Orphan Jack has grown up knowing only the strict but kindly guardianship of Father Anthony, the devout head of the Westminster County Home for Lost Boys. By careful budgeting, Jack’s dour Uncle Gordon has managed to pay for Jack’s care during the eight years since his father disappeared. But now Jack is coming of age and confides in his friend Steve that the ways of the increasingly authoritarian priest are becoming to much for him. Jack and Steve have broken Brother David’s curfew at the home to go drinking at Kennedy’s, the local bar, run by jovial, ginger Charlie K. This time they ignore the mysterious stranger they meet on the way who wants them to follow him to Old Woman Thatcher’s house, where it’s said that at night you can hear her sherry decanter and glass clink as she wanders the corridors like a wraith, but by the last reel you know something very nasty indeed is going to happen to our protagonists…

If someone asked me to play Peter York or Douglas Coupland and do a street caricature of Jack’s cohort, I’d probably come up with something like this:

They were born between ’85 and ’95. They take a completely unembarrassed delight in everything about that decade that makes us, Generation X, wince: the music, the mullets, the celebrities, and—even more puzzlingly—the celebridee charidee. But there was something about the tape-cutting, bullshit-squishing energy of Live Aid that was bigger than the hair, the stars, and the gestures; big enough to cast a shadow over those too young to have experienced it directly.
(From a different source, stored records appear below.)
`config.mk`:
```
export PLATFORM = sky130hd
export DESIGN_NAME = dram_readout_streamer
export DESIGN_NICKNAME = d
export VERILOG_FILES = /design/src/rtl/dram_readout_streamer.sv
export SDC_FILE = /design/constraint.sdc
export NUM_CORES = 1
export LEC_CHECK = 0
export CAP_MARGIN = 15
export CELL_PAD_IN_SITES_DETAIL_PLACEMENT = 0
export CELL_PAD_IN_SITES_GLOBAL_PLACEMENT = 2
export CORE_MARGIN = 2
export CORE_UTILIZATION = 41
export CTS_CLUSTER_SIZE = 12
export DETAILED_ROUTE_END_ITERATION = 6
export PLACE_DENSITY = 0.85
export SYNTH_ARGS = -nofsm -noshare
export SYNTH_HDL_FRONTEND = slang
export SYNTH_SLANG_ARGS = --single-unit
```
`constraint.sdc`:
```
create_clock -name clk -period 5.43 [get_ports clk]
set_input_delay 1.3575 -clock clk [delete_from_list [all_inputs] [get_ports clk]]
set_output_delay 1.3575 -clock clk [all_outputs]
set_load 0.03 [all_outputs]
```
Bob is their spiritual father. Peaches is their fantasy bolshie little sister. They are Generation Geldof.

They take no delight at all in politics, but their experiences have pumped up their opinions. They are gap-year internationalists, broken-family social conservatives, single-issue sulks. Their instinctive (or inherited) dislike of Margaret Thatcher is strong, even as they un-self-consciously recite the slogans of her reign, even as they take Thatcher’s agenda for granted. When they bother to vote at all, they mostly vote Liberal Democrat.

Why?

In a democracy (especially this post-Thatcherite one) the answer that explains most powerfully happens to be the simplest: self-interest. The LibDems offer them free post-18 “uni” education. It’s an effective bribe, and one that will never cost the LibDems or their voters a penny. They know we couldn’t afford it. Even at 90s levels of participation, returning grants to a reasonable subsistence level would cost more than the UK health and defence budgets combined. This would be a disgustingly huge subsidy to the middle-classes. When they demand their cut, the middle-classes pretend they’re standing up for the poor. When you point out the consequences, they stick their fingers in their ears and chant “Access! Access!”—even as our broken educational system makes it ever harder for the disadvantaged to “access” their own intellectual heritage—never mind the government handouts the BMW-driving classes fetishize.
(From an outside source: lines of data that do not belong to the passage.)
### src/rtl/riscv_mem_arbiter_pkg.sv
// ---------------------------------------------------------------------------
// riscv_mem_arbiter_pkg
// Shared definitions for the D/I cache-line memory arbiter:
//   arb_state_t : arbiter FSM states (idle, serving D side, serving I side)
//   arb_gnt_t   : grant encoding used for the round-robin last-grant record
//   pickGrant   : chooses the winning side for a set of pending requests
// ---------------------------------------------------------------------------
package riscv_mem_arbiter_pkg;

    typedef enum logic [1:0] {
        ST_IDLE   = 2'd0,
        ST_D_BUSY = 2'd1,
        ST_I_BUSY = 2'd2
    } arb_state_t;

    typedef enum logic {
        GNT_D = 1'b0,
        GNT_I = 1'b1
    } arb_gnt_t;

    // On a tie the side that was not served last wins, so neither cache
    // can starve the other while both keep requesting.
    function automatic arb_gnt_t pickGrant(input logic dReq,
                                           input logic iReq,
                                           input arb_gnt_t lastGnt);
        arb_gnt_t gnt;
        if (dReq && iReq) begin
            gnt = (lastGnt == GNT_I) ? GNT_D : GNT_I;
        end else if (dReq) begin
            gnt = GNT_D;
        end else begin
            gnt = GNT_I;
        end
        return gnt;
    endfunction

endpackage

### src/rtl/riscv_mem_arbiter.sv
// ---------------------------------------------------------------------------
// riscv_mem_arbiter
// Shares one DRAM line port between the D-cache and I-cache refill FSMs.
// Round-robin arbitration, one transaction at a time, with a sticky timeout
// flag if the DRAM takes TIMEOUT cycles or more to answer.
//
// Parameters:
//   DATA_WIDTH : cache line width in bits
//   S_ADDR     : line-address width
//   TIMEOUT    : wait cycles without mem_ready before the error flag sets
//
// Ports:
//   i_riscv_arb_clk / i_riscv_arb_rst_n : clock, synchronous active-low reset
//   i_riscv_arb_d_wren/_d_rden/_d_addr/_d_wdata : D-side line request
//   o_riscv_arb_d_ready/_d_rdata                : D-side completion and data
//   i_riscv_arb_i_rden/_i_addr                  : I-side line read request
//   o_riscv_arb_i_ready/_i_rdata                : I-side completion and data
//   o_riscv_arb_mem_wren/_rden/_addr/_wdata     : registered DRAM command
//   i_riscv_arb_mem_rdata/_mem_ready            : DRAM response
//   o_riscv_arb_timeout                         : sticky DRAM timeout flag
// ---------------------------------------------------------------------------
module riscv_mem_arbiter
    import riscv_mem_arbiter_pkg::*;
#(
    parameter int DATA_WIDTH = 128,
    parameter int S_ADDR     = 10,
    parameter int TIMEOUT    = 1024
) (
    input  logic                  i_riscv_arb_clk,
    input  logic                  i_riscv_arb_rst_n,
    input  logic                  i_riscv_arb_d_wren,
    input  logic                  i_riscv_arb_d_rden,
    input  logic [S_ADDR-1:0]     i_riscv_arb_d_addr,
    input  logic [DATA_WIDTH-1:0] i_riscv_arb_d_wdata,
    output logic                  o_riscv_arb_d_ready,
    output logic [DATA_WIDTH-1:0] o_riscv_arb_d_rdata,
    input  logic                  i_riscv_arb_i_rden,
    input  logic [S_ADDR-1:0]     i_riscv_arb_i_addr,
    output logic                  o_riscv_arb_i_ready,
    output logic [DATA_WIDTH-1:0] o_riscv_arb_i_rdata,
    output logic                  o_riscv_arb_mem_wren,
    output logic                  o_riscv_arb_mem_rden,
    output logic [S_ADDR-1:0]     o_riscv_arb_mem_addr,
    output logic [DATA_WIDTH-1:0] o_riscv_arb_mem_wdata,
    input  logic [DATA_WIDTH-1:0] i_riscv_arb_mem_rdata,
    input  logic                  i_riscv_arb_mem_ready,
    output logic                  o_riscv_arb_timeout
);

    localparam int               CNT_W   = $clog2(TIMEOUT + 1);
    localparam logic [CNT_W-1:0] CNT_MAX = CNT_W'(TIMEOUT);

    arb_state_t            r_state;
    arb_gnt_t              r_lastGnt;
    logic                  r_memWren;
    logic                  r_memRden;
    logic [S_ADDR-1:0]     r_memAddr;
    logic [DATA_WIDTH-1:0] r_memWdata;
    logic [CNT_W-1:0]      r_waitCnt;
    logic                  r_timeout;

    logic                  w_dReq;
    logic                  w_iReq;
    logic                  w_anyReq;
    arb_gnt_t              w_gnt;

    assign w_dReq   = i_riscv_arb_d_wren | i_riscv_arb_d_rden;
    assign w_iReq   = i_riscv_arb_i_rden;
    assign w_anyReq = w_dReq | w_iReq;
    assign w_gnt    = pickGrant(w_dReq, w_iReq, r_lastGnt);

    // Main FSM. The DRAM command is captured once at the grant edge and then
    // held from these registers, so requesters may change or drop their
    // inputs mid-transaction without disturbing the DRAM. Returning to IDLE
    // clears the strobes, which guarantees at least one low cycle between
    // transactions. The last-grant record only moves when a transaction
    // finishes; reset leaves it at I so D wins the first tie.
    always_ff @(posedge i_riscv_arb_clk) begin
        if (!i_riscv_arb_rst_n) begin
            r_state    <= ST_IDLE;
            r_lastGnt  <= GNT_I;
            r_memWren  <= 1'b0;
            r_memRden  <= 1'b0;
            r_memAddr  <= '0;
            r_memWdata <= '0;
        end else begin
            case (r_state)
                ST_IDLE: begin
                    if (w_anyReq) begin
                        if (w_gnt == GNT_D) begin
                            r_state    <= ST_D_BUSY;
                            r_memWren  <= i_riscv_arb_d_wren;
                            r_memRden  <= ~i_riscv_arb_d_wren;
                            r_memAddr  <= i_riscv_arb_d_addr;
                            r_memWdata <= i_riscv_arb_d_wdata;
                        end else begin
                            r_state   <= ST_I_BUSY;
                            r_memWren <= 1'b0;
                            r_memRden <= 1'b1;
                            r_memAddr <= i_riscv_arb_i_addr;
                        end
                    end
                end
                ST_D_BUSY: begin
                    if (i_riscv_arb_mem_ready) begin
                        r_state   <= ST_IDLE;
                        r_memWren <= 1'b0;
                        r_memRden <= 1'b0;
                        r_lastGnt <= GNT_D;
                    end
                end
                ST_I_BUSY: begin
                    if (i_riscv_arb_mem_ready) begin
                        r_state   <= ST_IDLE;
                        r_memWren <= 1'b0;
                        r_memRden <= 1'b0;
                        r_lastGnt <= GNT_I;
                    end
                end
                default: begin
                    r_state   <= ST_IDLE;
                    r_memWren <= 1'b0;
                    r_memRden <= 1'b0;
                end
            endcase
        end
    end

    // DRAM wait watchdog. The counter restarts on every grant and counts
    // busy cycles without mem_ready, saturating at TIMEOUT. The flag rises on
    // the same edge the count reaches TIMEOUT and is only cleared by reset;
    // the FSM itself keeps waiting for the DRAM.
    always_ff @(posedge i_riscv_arb_clk) begin
        if (!i_riscv_arb_rst_n) begin
            r_waitCnt <= '0;
            r_timeout <= 1'b0;
        end else if (r_state == ST_IDLE) begin
            if (w_anyReq) begin
                r_waitCnt <= '0;
            end
        end else if (!i_riscv_arb_mem_ready && (r_waitCnt != CNT_MAX)) begin
            r_waitCnt <= r_waitCnt + CNT_W'(1);
            if (r_waitCnt == (CNT_MAX - CNT_W'(1))) begin
                r_timeout <= 1'b1;
            end
        end
    end

    // Completion is routed combinationally to the side being served only,
    // so a stray mem_ready while idle never reaches either cache.
    assign o_riscv_arb_d_ready   = (r_state == ST_D_BUSY) & i_riscv_arb_mem_ready;
    assign o_riscv_arb_i_ready   = (r_state == ST_I_BUSY) & i_riscv_arb_mem_ready;
    assign o_riscv_arb_d_rdata   = i_riscv_arb_mem_rdata;
    assign o_riscv_arb_i_rdata   = i_riscv_arb_mem_rdata;

    assign o_riscv_arb_mem_wren  = r_memWren;
    assign o_riscv_arb_mem_rden  = r_memRden;
    assign o_riscv_arb_mem_addr  = r_memAddr;
    assign o_riscv_arb_mem_wdata = r_memWdata;
    assign o_riscv_arb_timeout   = r_timeout;

endmodule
Despite its general unwillingness to engage with party politics, Generation G still fancies itself idealistic. Sadly, other middle-class cynics, bitter Old Leftists, want to twist the punk-pragmatic idealism of the children of Live Aid into the misread-Marx idealism of the footstamping infant. A teenager carrying a “Blood For Oil” banner on behalf of a Socialist Worker front organisation thinks she has seen the puppetmasters for what they really are, when she is, in fact, a puppet of people who have been playing posture politics since before she was born.

These are the people the Labour Party will need to persuade to vote for them, stuff envelopes for them, devise policies for them, become MPs for them.

I live in a seat where one of Blair’s “comrades” fell. Like Manchester Withington and Cardiff Central it’s a seat in a constituency with a swing-wielding body of students and academics. Such seats can’t be dismissed as demographic niches; their populations are the future. Soon, everyone will be a student. That doesn’t, of course, mean everyone will be clever. We are talking about people who identify with rather than pity Bridget Jones, Homer Simpson, and Beavis and Butthead. Some dream of World peace; I dream of a world where it’s uncool to be an idiot.

That‘s the challenge. How do you explain to someone who thinks Diana Spencer was a great humanitarian of our time that their “peace” means the dead quiet outside a sound-proofed slaughterhouse? How do you explain that overseas aid is what their African classmate’s father siphons off to pay her international-rate student tuition fees? How do you explain why their grandparents lived in an England where a poor bright boy had a better chance of escaping poverty by his own efforts than he does now?

If someone can do that then the next Conservative government will be but a blip before another age of Labour dominance.